Walter Sheridan | |
|---|---|
| Born | November 20, 1925 Utica, New York, U.S. |
| Died | January 13, 1995 (aged 69) |
| Occupation | Government investigator |
| Spouse | Nancy |
| Children | Five |
| Military career | |
| Allegiance | United States |
| Branch | United States Navy |
| Service years | World War 2 |
Walter James Sheridan (20 November 1925 [1] - 13 January 1995) [2] [3] was an investigator for various agencies of the US government. He is best known for his role in the prosecution of Jimmy Hoffa, on which subject he published a book in 1972.
Sheridan was born in 1925 in Utica, New York. [3] [4] His father ran the Montclair, a small hotel, and a restaurant called Sheridan's. He attended the Utica Free Academy, becoming the senior class president and a quarterback on the football team. [5] During World War II, he served in the US Navy's Submarine Service, [3] and according to some sources worked for the Office of Naval Intelligence. [6] After the war he benefited from the G.I. Bill, graduating from Fordham University in 1950. [1]

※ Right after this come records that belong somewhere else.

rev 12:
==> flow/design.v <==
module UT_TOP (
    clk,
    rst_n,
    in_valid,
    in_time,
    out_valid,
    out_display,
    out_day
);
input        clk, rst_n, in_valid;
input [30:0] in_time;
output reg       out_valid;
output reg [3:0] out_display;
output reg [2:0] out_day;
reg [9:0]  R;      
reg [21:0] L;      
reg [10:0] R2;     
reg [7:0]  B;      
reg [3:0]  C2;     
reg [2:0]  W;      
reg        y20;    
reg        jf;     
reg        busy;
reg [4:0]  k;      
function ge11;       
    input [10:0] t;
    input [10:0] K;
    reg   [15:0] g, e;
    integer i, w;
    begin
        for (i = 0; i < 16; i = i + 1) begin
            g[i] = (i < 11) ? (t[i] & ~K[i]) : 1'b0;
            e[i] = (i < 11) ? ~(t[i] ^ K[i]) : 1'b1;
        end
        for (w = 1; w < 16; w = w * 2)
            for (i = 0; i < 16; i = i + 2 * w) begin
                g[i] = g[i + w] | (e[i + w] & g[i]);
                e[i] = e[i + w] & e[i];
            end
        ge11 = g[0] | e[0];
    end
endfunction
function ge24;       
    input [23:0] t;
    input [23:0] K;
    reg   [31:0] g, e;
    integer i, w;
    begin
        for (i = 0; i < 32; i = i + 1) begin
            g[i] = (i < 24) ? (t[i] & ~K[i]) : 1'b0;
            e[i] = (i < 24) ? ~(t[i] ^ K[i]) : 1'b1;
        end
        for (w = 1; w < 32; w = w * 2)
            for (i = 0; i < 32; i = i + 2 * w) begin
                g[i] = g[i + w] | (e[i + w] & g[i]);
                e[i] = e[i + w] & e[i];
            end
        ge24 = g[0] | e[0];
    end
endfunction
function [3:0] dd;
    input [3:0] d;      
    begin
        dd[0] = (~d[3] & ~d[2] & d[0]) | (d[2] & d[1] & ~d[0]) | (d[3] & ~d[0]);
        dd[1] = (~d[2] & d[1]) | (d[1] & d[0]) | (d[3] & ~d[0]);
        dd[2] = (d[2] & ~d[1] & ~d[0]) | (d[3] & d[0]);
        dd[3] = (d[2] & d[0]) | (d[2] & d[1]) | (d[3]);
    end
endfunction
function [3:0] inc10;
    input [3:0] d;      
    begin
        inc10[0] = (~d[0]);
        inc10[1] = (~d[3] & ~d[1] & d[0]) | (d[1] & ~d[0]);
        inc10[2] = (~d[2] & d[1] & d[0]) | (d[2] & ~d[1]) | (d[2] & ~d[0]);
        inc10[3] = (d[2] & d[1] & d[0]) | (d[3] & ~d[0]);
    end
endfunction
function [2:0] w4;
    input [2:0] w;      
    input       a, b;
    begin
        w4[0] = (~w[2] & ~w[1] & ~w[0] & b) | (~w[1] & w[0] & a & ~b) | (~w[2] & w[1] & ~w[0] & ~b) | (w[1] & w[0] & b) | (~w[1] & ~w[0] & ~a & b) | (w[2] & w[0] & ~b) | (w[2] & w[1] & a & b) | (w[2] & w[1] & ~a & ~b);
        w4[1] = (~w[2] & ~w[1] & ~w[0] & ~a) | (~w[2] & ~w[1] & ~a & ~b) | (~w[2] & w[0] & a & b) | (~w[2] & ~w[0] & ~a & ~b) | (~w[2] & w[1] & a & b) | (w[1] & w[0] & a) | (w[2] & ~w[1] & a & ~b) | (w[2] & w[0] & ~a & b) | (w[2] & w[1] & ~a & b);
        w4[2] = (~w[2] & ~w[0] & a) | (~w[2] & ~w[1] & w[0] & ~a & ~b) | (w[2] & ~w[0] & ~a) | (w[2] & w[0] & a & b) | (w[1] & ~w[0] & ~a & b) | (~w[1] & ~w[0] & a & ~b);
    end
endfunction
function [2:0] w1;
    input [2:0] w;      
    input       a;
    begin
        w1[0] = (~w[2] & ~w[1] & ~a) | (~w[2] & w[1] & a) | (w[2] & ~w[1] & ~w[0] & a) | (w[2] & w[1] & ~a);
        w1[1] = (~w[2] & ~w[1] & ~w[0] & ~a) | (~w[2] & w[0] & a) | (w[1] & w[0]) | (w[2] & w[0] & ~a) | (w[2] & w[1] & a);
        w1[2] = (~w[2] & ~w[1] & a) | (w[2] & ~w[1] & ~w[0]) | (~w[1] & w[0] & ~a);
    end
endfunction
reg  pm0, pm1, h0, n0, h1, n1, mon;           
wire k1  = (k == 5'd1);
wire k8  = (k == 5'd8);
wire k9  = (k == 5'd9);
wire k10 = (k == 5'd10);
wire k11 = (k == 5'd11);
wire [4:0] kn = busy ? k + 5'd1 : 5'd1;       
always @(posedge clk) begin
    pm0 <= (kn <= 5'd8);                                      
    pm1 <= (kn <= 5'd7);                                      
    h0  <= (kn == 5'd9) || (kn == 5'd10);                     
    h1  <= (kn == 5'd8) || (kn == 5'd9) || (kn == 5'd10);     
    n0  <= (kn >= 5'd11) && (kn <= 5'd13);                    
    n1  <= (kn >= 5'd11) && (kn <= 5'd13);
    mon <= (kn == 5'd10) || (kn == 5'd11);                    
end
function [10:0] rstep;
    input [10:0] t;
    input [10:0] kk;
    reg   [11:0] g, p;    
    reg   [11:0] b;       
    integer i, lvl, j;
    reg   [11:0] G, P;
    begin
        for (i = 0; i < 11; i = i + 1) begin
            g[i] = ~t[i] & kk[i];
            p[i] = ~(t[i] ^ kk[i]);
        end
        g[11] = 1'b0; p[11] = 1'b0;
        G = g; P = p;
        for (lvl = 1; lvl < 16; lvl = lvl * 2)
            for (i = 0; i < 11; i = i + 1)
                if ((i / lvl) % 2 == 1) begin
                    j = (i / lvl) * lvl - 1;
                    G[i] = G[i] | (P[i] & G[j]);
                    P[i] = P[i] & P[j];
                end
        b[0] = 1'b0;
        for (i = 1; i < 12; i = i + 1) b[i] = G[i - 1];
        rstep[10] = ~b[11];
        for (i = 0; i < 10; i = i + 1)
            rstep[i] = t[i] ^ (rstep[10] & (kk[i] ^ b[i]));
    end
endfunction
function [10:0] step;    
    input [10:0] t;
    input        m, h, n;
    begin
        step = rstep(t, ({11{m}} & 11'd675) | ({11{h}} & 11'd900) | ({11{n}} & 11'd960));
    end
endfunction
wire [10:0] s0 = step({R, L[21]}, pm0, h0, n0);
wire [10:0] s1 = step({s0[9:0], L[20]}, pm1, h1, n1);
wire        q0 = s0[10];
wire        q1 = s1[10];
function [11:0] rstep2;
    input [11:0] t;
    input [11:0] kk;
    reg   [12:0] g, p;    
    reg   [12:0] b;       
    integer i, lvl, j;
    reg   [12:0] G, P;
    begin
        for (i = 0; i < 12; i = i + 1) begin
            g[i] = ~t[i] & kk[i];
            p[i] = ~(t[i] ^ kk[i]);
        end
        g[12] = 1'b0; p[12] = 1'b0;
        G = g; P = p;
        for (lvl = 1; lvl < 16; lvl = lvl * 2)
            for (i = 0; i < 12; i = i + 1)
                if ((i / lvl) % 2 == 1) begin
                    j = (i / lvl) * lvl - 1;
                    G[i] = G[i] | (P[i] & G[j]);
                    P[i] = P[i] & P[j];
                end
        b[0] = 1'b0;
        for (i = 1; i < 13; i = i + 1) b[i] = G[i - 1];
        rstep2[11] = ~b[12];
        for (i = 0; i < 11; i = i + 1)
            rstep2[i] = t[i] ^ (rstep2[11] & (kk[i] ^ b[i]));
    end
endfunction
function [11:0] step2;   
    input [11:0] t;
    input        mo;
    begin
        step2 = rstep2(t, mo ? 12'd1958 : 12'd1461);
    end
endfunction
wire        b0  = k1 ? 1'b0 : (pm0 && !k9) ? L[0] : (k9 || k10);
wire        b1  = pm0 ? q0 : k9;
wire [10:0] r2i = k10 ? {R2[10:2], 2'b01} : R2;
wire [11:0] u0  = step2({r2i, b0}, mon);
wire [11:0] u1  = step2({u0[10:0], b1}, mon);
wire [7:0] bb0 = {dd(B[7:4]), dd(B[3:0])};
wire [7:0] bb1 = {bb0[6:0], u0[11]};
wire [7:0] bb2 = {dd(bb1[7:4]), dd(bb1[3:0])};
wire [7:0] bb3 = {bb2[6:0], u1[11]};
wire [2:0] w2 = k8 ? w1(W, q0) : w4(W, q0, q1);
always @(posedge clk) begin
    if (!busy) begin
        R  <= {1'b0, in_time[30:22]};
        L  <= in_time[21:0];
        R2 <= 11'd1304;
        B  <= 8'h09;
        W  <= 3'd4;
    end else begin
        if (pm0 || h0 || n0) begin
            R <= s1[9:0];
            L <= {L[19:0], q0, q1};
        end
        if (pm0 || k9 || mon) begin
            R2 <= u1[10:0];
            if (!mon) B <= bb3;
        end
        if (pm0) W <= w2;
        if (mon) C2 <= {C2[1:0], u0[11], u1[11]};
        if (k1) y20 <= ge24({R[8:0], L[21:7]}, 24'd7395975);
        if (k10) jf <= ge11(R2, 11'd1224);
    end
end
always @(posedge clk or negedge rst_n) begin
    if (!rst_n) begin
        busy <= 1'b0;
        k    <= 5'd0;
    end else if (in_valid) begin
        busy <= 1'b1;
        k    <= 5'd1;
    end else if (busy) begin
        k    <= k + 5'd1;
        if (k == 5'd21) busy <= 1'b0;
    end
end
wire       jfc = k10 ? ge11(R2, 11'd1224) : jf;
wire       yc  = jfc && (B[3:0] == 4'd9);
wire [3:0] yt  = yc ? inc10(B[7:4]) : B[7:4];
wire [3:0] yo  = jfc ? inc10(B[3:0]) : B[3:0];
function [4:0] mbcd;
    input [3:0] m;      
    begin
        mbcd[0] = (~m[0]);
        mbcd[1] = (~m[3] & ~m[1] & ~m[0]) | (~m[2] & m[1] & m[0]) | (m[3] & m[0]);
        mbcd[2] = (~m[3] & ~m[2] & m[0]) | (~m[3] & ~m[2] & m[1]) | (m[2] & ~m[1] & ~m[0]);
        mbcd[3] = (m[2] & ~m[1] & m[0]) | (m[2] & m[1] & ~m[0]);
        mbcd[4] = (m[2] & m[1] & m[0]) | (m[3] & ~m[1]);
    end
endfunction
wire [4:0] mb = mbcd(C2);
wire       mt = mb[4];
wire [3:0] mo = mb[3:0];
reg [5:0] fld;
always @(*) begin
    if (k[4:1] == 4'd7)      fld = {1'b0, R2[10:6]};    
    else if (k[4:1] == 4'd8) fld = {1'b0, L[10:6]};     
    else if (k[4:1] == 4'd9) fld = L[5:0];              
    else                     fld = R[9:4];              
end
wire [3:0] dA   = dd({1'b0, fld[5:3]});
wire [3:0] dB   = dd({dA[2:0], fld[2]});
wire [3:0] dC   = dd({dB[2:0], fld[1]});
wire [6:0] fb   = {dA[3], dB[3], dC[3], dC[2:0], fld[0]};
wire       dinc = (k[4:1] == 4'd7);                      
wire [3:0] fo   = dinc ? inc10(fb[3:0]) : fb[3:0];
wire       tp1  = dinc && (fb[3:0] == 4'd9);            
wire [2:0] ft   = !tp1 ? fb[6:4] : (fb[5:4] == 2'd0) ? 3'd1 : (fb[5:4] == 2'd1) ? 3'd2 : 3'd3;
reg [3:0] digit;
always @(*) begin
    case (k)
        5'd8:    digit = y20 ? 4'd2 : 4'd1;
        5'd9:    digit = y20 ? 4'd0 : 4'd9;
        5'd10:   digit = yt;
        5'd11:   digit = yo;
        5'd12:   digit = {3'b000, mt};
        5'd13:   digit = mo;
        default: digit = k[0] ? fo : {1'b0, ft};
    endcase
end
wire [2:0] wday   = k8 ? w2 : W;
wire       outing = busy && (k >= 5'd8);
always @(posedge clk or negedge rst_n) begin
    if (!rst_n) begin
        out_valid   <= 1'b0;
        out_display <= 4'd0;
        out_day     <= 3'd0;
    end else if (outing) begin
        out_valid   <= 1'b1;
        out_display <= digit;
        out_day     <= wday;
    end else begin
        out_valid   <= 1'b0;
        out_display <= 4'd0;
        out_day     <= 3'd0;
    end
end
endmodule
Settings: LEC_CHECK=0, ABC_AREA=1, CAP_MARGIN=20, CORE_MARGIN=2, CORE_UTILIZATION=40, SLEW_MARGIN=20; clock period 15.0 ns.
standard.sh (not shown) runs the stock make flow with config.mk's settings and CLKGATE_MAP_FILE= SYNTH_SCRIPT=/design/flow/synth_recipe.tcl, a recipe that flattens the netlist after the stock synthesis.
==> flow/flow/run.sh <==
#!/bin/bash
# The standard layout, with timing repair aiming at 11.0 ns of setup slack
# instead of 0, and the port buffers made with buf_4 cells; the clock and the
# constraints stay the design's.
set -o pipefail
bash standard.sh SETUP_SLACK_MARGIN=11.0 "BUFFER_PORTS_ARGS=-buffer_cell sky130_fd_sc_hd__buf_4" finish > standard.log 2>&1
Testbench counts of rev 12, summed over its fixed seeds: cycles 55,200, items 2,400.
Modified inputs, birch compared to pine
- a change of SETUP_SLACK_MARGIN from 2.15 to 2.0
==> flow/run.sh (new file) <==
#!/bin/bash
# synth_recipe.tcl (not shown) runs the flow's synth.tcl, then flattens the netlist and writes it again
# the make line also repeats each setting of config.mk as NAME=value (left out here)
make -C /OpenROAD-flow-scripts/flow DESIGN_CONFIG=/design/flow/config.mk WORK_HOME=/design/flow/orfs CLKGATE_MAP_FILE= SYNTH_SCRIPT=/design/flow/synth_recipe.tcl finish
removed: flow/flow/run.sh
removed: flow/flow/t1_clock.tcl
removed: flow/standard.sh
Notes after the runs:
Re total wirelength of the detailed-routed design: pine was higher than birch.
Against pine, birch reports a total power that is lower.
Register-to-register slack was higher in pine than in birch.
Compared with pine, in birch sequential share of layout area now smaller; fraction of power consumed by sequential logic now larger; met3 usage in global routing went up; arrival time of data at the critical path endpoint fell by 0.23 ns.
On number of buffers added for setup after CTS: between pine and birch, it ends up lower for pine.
Context: an optimization exercise on an open-source flow, tuned for small area and a short achievable clock period. The choices shown serve that exercise and are no tape-out recipe. Function was checked by simulation only, so behaviour that the tests miss may differ from the original. Power is estimated from default activity; no workload was simulated.

==> build 83: inputs <==
==> flow/design.v (excerpt) <==
module simd_vector_mac (
    input clk,
    input rst_n,
    input valid_i,
    input start_i,
    input last_i,
    input [63:0] A,
    input [63:0] B,
    output vector_mac_valid_o,
    output [37:0] vector_mac_data_o
);
export LEC_CHECK = 0
export ABC_AREA = 1
export CAP_MARGIN = 20
export CORE_MARGIN = 2
export CORE_UTILIZATION = 40
export PLACE_DENSITY = 0.8
export SETUP_SLACK_MARGIN = 1.7
export SLEW_MARGIN = 20
create_clock -name core_clock -period 4.5 [get_ports {clk}]
standard.sh (not shown) runs the stock make flow with config.mk's settings and CLKGATE_MAP_FILE= SYNTH_SCRIPT=/design/flow/synth_recipe.tcl, a recipe that flattens the netlist after the stock synthesis.
==> flow/flow/run.sh <==
#!/bin/bash
# Standard layout, with one netlist step between synthesis and floorplan: bubble2.py chooses the
# polarity of the full-adder cells, fa(~a,~b,~c) = ~fa(a,b,c), and of gates that have a
# complemented twin, so that the netlist needs fewer inverters. Registers are not touched.
# Port buffers are buf_2 cells instead of the delay cells buffer_ports picks by itself.
set -euo pipefail
R=$PWD/orfs/results/$FLOW_PLATFORM/simd_vector_mac/base
LIB=$FLOW_HOME/platforms/$FLOW_PLATFORM/lib/sky130_fd_sc_hd__tt_025C_1v80.lib
bash standard.sh "$R/1_2_yosys.v" > synth.log 2>&1
cp "$R/1_2_yosys.v" "$PWD/1_2_yosys_standard.v"
python3 flow/bubble2.py "$LIB" "$PWD/1_2_yosys_standard.v" "$R/1_2_yosys.v" > bubble.log 2>&1
export BUFFER_PORTS_ARGS="-buffer_cell sky130_fd_sc_hd__buf_2"
bash standard.sh finish > layout.log 2>&1
Other scripts of this flow, unchanged in this note and not shown: flow/flow/bubble2.py
==> trial 20 (differences from build 83) <==
CAP_MARGIN = 5   (was 20)
SETUP_SLACK_MARGIN = 1.8   (was 1.7)
SLEW_MARGIN = 5   (was 20)
==> trial 51 (differences from build 83) <==
SETUP_SLACK_MARGIN = 1.8   (was 1.7)
==> summary of the runs <==
In cell count, trial 20 and trial 51 do not differ. In global-route usage, trial 20 and trial 51 do not differ. In register-to-register slack, trial 20 and trial 51 hardly differ. Cell area: trial 51 is larger than build 83 (about 3%). Area after synthesis is the same in trial 51 and trial 20. Clock power: build 83 is higher than trial 20 (about 2%). In power, trial 20 and trial 51 do not differ. In trial 51 the first-iteration DRC count is larger than in build 83, by about 10%.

Sheridan joined the Federal Bureau of Investigation, resigning after four years over J. Edgar Hoover's focus on anti-Communism. [4] As Sheridan later put it, "Hoover was more interested in guys who were Communists for 15 minutes in 1931 than he was in guys who were stealing New Jersey." [1] He was then a National Security Agency investigator for three years. [1] [4]
Sheridan was an investigator for the United States Senate Select Committee on Improper Activities in Labor and Management, recruited to its staff by Robert F. Kennedy in 1957. [1] [2] He was a regional coordinator for John F. Kennedy's 1960 presidential campaign, and a coordinator for the Robert F. Kennedy presidential campaign, 1968. [4] After Robert Kennedy was appointed Attorney General in 1961, Sheridan became a special assistant to Kennedy working as the effective chief of a team investigating Jimmy Hoffa and the Teamsters. [3] From 1965 to 1970, he was an NBC News special correspondent, producing documentaries on crime and gun control among other issues; [4] his unit received a Peabody Award for work on the 1967 Detroit riot. [3] Sheridan also covered the 1967 prosecution of Clay Shaw by Jim Garrison, and in 1967 produced an hour-long special for NBC on the assassination of John F. Kennedy. [7]

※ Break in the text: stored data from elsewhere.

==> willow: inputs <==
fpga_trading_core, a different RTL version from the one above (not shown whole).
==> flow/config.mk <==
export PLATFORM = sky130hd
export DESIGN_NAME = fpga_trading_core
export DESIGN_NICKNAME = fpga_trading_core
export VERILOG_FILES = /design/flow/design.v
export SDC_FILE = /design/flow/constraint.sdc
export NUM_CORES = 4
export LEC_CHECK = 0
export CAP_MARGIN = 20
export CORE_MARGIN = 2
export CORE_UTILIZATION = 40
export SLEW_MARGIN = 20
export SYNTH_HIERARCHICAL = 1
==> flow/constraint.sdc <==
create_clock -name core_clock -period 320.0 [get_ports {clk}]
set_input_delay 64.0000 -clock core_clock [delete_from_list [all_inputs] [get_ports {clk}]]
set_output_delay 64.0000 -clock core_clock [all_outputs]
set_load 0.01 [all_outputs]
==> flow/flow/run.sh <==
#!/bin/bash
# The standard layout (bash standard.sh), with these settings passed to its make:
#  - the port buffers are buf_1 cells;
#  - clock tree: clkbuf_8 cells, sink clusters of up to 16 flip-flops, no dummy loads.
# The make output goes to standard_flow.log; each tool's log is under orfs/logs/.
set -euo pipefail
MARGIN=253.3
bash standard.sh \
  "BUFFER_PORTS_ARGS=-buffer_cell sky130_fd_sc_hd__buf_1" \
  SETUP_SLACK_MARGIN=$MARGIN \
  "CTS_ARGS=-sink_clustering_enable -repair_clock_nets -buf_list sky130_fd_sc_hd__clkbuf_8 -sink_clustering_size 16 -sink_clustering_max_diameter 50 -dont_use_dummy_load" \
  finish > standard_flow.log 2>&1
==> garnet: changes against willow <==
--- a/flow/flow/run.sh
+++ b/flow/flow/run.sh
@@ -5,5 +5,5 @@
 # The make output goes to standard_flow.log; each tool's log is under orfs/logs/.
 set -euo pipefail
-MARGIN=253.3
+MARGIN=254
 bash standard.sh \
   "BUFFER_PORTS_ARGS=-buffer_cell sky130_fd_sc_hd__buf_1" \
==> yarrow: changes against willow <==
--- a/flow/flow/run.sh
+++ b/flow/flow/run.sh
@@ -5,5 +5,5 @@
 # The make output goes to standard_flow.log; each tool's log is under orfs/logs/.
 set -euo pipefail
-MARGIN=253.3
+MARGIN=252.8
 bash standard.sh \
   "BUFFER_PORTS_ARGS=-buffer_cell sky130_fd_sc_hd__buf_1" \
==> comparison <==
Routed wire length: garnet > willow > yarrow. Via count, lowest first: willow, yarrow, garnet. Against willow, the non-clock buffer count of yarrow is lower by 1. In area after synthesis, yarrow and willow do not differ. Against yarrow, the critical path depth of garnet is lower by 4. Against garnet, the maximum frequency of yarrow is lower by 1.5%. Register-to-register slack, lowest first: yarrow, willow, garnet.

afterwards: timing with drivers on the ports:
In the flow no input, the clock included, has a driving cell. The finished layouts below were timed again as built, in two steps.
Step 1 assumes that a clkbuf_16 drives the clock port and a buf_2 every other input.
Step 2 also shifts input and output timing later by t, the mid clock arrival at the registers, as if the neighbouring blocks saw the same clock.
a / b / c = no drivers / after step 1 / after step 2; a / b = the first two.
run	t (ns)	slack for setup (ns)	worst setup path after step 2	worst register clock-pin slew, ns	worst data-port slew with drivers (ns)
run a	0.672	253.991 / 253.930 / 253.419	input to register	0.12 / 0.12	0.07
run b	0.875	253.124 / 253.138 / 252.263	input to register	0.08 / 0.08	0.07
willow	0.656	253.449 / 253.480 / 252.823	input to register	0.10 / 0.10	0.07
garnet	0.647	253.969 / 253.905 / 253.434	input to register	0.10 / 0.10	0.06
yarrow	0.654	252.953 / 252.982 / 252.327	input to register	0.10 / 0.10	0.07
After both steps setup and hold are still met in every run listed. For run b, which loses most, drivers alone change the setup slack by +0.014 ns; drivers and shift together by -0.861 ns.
This design comes from an exercise in tuning for small area, a short achievable clock period and few clock cycles per item on the open sky130 flow, not from production work. Function not checked in this run: the RTL went through the layout flow alone.

==> flow/design.v <==
module top(input [31:0] p,q,
           output [31:0] gcd,y,
           output done,
           input clk,start);
  reg [31:0] u, v, x, w;
  reg        d;
  assign gcd  = u;
  assign y    = x;
  assign done = d;
  wire [31:0] uv = u | v;
  wire [31:0] below;
  assign below[0] = 1'b0;
  genvar i;
  generate for (i = 1; i < 32; i = i + 1) begin : g_pre
    assign below[i] = below[i-1] | uv[i-1];
  end endgenerate
  wire [31:0] m0 = uv & ~below;
  wire [31:0] m1 = {m0[30:0], 1'b0};
  wire [31:0] m2 = {m1[30:0], 1'b0};
  wire s0_pu = |(u & m0);
  wire s0_pv = |(v & m0);
  wire s0_ge; wire [31:0] s0_dd, s0_xs;
  absdiff32 s0_cmp (.v(v), .u(u), .dd(s0_dd), .ge(s0_ge));
  wire s0_sw = s0_pv & ~s0_ge;
  add32 s0_add (.a(x), .b(w & {32{s0_pv}}), .s(s0_xs));
  wire [31:0] s0_un = !s0_pu ? v : s0_sw ? v : u;
  wire [31:0] s0_vn = !s0_pu ? u : s0_pv ? s0_dd : v;
  wire [31:0] s0_xn = !s0_pu ? w : s0_xs;
  wire [31:0] s0_wn = !s0_pu ? x : s0_sw ? x : w;
  wire s0_h1 = ~|(s0_vn & m1);
  wire s0_h2 = ~|(s0_vn & m2);
  reg [31:0] s0_vh, s0_wh;
  always @* begin
    s0_vh = {1'b0, s0_vn[31:1]}; s0_wh = {s0_wn[30:0], 1'b0};
    if (s0_h1) begin s0_vh = {2'b0, s0_vn[31:2]}; s0_wh = {s0_wn[29:0], 2'b0}; end
    if (s0_h1 & s0_h2) begin s0_vh = {3'b0, s0_vn[31:3]}; s0_wh = {s0_wn[28:0], 3'b0}; end
  end
  wire [31:0] u1 = s0_un;
  wire [31:0] v1 = s0_vh;
  wire [31:0] w1 = s0_wh;
  wire [31:0] x1 = s0_xn;
  wire s1_pu = |(u1 & m0);
  wire s1_pv = |(v1 & m0);
  wire s1_ge; wire [31:0] s1_dd, s1_xs;
  absdiff32 s1_cmp (.v(v1), .u(u1), .dd(s1_dd), .ge(s1_ge));
  wire s1_sw = s1_pv & ~s1_ge;
  add32 s1_add (.a(x1), .b(w1 & {32{s1_pv}}), .s(s1_xs));
  wire [31:0] s1_un = s1_sw ? v1 : u1;
  wire [31:0] s1_vn = s1_pv ? s1_dd : v1;
  wire [31:0] s1_xn = s1_xs;
  wire [31:0] s1_wn = s1_sw ? x1 : w1;
  wire s1_h1 = ~|(s1_vn & m1);
  wire s1_h2 = ~|(s1_vn & m2);
  reg [31:0] s1_vh, s1_wh;
  always @* begin
    s1_vh = {1'b0, s1_vn[31:1]}; s1_wh = {s1_wn[30:0], 1'b0};
    if (s1_h1) begin s1_vh = {2'b0, s1_vn[31:2]}; s1_wh = {s1_wn[29:0], 2'b0}; end
    if (s1_h1 & s1_h2) begin s1_vh = {3'b0, s1_vn[31:3]}; s1_wh = {s1_wn[28:0], 3'b0}; end
  end
  wire [31:0] u2 = s1_un;
  wire [31:0] v2 = s1_vh;
  wire [31:0] w2 = s1_wh;
  wire [31:0] x2 = s1_xn;
  wire s2_pu = |(u2 & m0);
  wire s2_pv = |(v2 & m0);
  wire s2_ge; wire [31:0] s2_dd, s2_xs;
  absdiff32 s2_cmp (.v(v2), .u(u2), .dd(s2_dd), .ge(s2_ge));
  wire s2_sw = s2_pv & ~s2_ge;
  add32 s2_add (.a(x2), .b(w2 & {32{s2_pv}}), .s(s2_xs));
  wire [31:0] s2_un = s2_sw ? v2 : u2;
  wire [31:0] s2_vn = s2_pv ? s2_dd : v2;
  wire [31:0] s2_xn = s2_xs;
  wire [31:0] s2_wn = s2_sw ? x2 : w2;
  wire s2_h1 = ~|(s2_vn & m1);
  wire s2_h2 = ~|(s2_vn & m2);
  reg [31:0] s2_vh, s2_wh;
  always @* begin
    s2_vh = {1'b0, s2_vn[31:1]}; s2_wh = {s2_wn[30:0], 1'b0};
    if (s2_h1) begin s2_vh = {2'b0, s2_vn[31:2]}; s2_wh = {s2_wn[29:0], 2'b0}; end
    if (s2_h1 & s2_h2) begin s2_vh = {3'b0, s2_vn[31:3]}; s2_wh = {s2_wn[28:0], 3'b0}; end
  end
  wire [31:0] nu_f = s2_un;
  wire [31:0] nv_f = s2_vh;
  wire [31:0] nw_f = s2_wh;
  wire [31:0] nx_f = s2_xn;
  wire [31:0] pm1, qm1;
  dec32 dec_p (.a(p), .y(pm1));
  dec32 dec_q (.a(q), .y(qm1));
  wire fin = (v2 == 32'd0) | (v2 == u2);
  always @(posedge clk) begin
    if (start) begin
      u <= pm1;
      v <= qm1;
      x <= qm1;
      w <= 32'd0;
    end else begin
      u <= nu_f;
      v <= nv_f;
      x <= nx_f;
      w <= nw_f;
    end
    d <= !start & fin;
  end
endmodule
What follows belongs to an exercise in optimizing a design on an open flow for small area; a production flow would make more cautious choices.
RTL that was checked went through simulation tests only; none was proved equivalent to the original.
Function not checked in run 2: the RTL went through the layout flow alone.
Power and IR drop assume default switching activity.

[flow/config.mk]
export PLATFORM = sky130hd
export DESIGN_NAME = programmer
export DESIGN_NICKNAME = programmer
export VERILOG_FILES = /design/flow/design.v
export SDC_FILE = /design/flow/constraint.sdc
export NUM_CORES = 4
export LEC_CHECK = 0
export ABC_AREA = 1
export CAP_MARGIN = 20
export CORE_MARGIN = 2
export CORE_UTILIZATION = 70
export CTS_BUF_LIST = sky130_fd_sc_hd__clkbuf_16
export CTS_CLUSTER_DIAMETER = 150
export CTS_CLUSTER_SIZE = 25
export PLACE_DENSITY = 0.8
export SLEW_MARGIN = 20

In the 1970s and 80s, he was a principal aide to the United States Senate Committee on the Judiciary and the U.S. Senate Labor and Human Resources Committee. [4] In 1972 he published The Fall and Rise of Jimmy Hoffa, wherein he presented what he had learnt about Hoffa and the Teamsters over the last seventeen years of his life he had spent investigating him. It drew primarily on transcripts of government hearings and court trials. [8] Budd Schulberg produced the introduction. [9] The Industrial and Labor Relations Review described the book as a "necessary and welcome antidote" to the more flattering portrayals of other Hoffa biographers. [10]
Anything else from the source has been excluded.